--- START ---
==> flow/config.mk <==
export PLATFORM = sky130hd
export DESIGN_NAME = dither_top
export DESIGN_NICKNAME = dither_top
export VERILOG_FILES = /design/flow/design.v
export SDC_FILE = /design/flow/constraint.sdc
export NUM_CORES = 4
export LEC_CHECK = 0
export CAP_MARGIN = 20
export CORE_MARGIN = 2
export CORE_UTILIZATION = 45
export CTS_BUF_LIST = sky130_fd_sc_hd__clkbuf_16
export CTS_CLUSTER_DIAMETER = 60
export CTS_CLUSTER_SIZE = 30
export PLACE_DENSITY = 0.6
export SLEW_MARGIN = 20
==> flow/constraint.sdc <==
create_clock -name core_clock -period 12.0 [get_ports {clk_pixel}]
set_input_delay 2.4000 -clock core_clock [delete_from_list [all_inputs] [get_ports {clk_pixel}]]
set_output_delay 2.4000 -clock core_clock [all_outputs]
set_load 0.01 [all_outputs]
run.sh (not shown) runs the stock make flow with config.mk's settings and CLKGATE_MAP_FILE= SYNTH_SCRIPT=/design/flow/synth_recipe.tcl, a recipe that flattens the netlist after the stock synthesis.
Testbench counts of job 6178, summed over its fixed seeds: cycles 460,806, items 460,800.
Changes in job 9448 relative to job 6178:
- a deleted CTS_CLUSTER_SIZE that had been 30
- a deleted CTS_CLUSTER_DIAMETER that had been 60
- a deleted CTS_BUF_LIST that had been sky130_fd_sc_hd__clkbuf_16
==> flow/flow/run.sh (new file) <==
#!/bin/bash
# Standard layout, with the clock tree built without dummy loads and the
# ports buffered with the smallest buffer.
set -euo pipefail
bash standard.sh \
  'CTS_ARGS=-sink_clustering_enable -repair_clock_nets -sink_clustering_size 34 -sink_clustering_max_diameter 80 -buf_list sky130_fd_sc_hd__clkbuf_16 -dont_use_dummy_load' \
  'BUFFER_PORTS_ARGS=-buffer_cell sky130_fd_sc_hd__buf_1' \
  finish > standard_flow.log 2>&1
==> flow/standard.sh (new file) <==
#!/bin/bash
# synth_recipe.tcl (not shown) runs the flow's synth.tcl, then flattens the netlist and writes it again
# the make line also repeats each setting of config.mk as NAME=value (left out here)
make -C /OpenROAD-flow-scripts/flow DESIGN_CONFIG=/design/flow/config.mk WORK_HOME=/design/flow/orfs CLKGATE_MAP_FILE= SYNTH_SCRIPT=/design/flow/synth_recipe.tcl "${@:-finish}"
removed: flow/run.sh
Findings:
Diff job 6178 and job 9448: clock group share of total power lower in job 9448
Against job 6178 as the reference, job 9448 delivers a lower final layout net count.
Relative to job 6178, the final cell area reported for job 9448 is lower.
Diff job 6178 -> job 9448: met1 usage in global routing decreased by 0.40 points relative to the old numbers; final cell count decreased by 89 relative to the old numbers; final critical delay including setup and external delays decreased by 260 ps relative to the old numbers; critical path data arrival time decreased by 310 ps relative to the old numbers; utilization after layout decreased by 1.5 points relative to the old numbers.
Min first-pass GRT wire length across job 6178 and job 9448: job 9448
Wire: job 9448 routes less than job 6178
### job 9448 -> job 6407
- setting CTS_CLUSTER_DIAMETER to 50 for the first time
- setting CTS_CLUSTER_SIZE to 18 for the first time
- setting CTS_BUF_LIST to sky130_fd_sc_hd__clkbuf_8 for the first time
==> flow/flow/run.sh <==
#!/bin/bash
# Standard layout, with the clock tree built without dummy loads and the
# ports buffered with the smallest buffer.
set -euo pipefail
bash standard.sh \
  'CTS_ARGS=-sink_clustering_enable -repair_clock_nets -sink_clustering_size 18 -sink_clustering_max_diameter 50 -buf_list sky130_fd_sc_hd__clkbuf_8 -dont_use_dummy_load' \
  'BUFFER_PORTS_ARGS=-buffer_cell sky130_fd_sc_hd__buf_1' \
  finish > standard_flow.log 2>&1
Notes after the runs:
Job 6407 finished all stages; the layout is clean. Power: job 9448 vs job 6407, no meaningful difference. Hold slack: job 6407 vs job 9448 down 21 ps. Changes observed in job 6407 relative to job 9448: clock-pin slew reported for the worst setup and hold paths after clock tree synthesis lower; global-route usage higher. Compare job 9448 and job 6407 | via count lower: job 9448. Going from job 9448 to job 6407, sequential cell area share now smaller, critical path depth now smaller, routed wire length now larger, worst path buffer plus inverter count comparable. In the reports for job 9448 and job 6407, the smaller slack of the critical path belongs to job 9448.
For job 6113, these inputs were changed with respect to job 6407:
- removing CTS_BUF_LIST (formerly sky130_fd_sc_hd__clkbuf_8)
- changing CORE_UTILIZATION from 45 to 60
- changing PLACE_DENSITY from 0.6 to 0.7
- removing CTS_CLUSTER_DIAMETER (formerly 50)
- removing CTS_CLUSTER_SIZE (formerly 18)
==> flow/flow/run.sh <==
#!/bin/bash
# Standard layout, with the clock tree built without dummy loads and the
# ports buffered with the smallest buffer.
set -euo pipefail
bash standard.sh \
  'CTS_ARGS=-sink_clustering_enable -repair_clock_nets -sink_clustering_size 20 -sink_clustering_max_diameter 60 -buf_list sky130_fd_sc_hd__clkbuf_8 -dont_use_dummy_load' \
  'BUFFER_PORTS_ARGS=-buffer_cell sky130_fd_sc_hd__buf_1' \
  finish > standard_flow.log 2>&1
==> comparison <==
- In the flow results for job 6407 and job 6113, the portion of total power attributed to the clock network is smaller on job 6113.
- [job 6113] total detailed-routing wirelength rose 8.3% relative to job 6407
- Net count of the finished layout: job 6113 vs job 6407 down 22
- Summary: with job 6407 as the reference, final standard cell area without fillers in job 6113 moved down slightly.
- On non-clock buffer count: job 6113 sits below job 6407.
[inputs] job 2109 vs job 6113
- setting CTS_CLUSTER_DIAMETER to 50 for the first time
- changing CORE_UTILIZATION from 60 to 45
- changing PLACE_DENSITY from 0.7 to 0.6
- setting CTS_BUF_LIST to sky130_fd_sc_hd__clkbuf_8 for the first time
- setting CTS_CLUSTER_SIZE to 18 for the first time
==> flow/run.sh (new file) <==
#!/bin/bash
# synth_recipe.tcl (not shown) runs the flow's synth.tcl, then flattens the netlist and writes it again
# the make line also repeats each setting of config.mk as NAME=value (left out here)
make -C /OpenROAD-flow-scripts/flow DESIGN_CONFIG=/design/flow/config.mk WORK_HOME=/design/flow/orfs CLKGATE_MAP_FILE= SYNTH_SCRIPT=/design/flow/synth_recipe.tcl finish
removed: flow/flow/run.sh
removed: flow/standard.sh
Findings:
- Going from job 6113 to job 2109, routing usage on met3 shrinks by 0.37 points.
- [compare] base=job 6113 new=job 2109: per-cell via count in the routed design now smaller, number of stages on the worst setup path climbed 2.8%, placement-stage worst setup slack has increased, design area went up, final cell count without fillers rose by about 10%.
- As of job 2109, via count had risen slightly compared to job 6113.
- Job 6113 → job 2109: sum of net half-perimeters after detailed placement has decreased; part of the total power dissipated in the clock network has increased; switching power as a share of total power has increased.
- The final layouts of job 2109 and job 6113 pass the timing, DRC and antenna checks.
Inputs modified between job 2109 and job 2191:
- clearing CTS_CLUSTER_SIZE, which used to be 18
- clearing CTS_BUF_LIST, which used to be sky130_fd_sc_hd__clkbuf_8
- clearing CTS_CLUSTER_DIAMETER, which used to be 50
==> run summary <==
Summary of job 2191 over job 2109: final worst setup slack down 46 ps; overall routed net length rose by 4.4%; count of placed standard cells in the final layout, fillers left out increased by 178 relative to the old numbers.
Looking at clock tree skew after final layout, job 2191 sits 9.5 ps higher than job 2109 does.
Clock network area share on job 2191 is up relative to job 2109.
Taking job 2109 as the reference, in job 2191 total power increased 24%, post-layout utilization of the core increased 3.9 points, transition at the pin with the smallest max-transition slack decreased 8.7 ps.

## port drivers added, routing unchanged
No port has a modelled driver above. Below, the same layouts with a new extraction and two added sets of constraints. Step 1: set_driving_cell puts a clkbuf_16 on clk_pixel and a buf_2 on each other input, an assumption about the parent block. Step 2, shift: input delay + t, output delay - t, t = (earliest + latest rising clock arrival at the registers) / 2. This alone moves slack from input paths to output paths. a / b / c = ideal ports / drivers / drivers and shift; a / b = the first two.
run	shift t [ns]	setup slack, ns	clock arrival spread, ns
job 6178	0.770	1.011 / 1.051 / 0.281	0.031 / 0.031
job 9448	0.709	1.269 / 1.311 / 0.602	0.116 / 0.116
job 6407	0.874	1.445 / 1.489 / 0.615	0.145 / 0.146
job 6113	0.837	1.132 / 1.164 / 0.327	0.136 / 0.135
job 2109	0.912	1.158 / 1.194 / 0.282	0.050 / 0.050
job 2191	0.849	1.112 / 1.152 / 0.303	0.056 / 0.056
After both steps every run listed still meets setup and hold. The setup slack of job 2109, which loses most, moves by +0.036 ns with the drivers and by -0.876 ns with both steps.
--- END ---
YOUR ASSIGNMENT
Set down, exactly as written, each line of the data from its opening line through the one containing "set_load 0.01 [all_outputs]". Output nothing more.

RESPONSE AREA
==> flow/config.mk <==
export PLATFORM = sky130hd
export DESIGN_NAME = dither_top
export DESIGN_NICKNAME = dither_top
export VERILOG_FILES = /design/flow/design.v
export SDC_FILE = /design/flow/constraint.sdc
export NUM_CORES = 4
export LEC_CHECK = 0
export CAP_MARGIN = 20
export CORE_MARGIN = 2
export CORE_UTILIZATION = 45
export CTS_BUF_LIST = sky130_fd_sc_hd__clkbuf_16
export CTS_CLUSTER_DIAMETER = 60
export CTS_CLUSTER_SIZE = 30
export PLACE_DENSITY = 0.6
export SLEW_MARGIN = 20
==> flow/constraint.sdc <==
create_clock -name core_clock -period 12.0 [get_ports {clk_pixel}]
set_input_delay 2.4000 -clock core_clock [delete_from_list [all_inputs] [get_ports {clk_pixel}]]
set_output_delay 2.4000 -clock core_clock [all_outputs]
set_load 0.01 [all_outputs]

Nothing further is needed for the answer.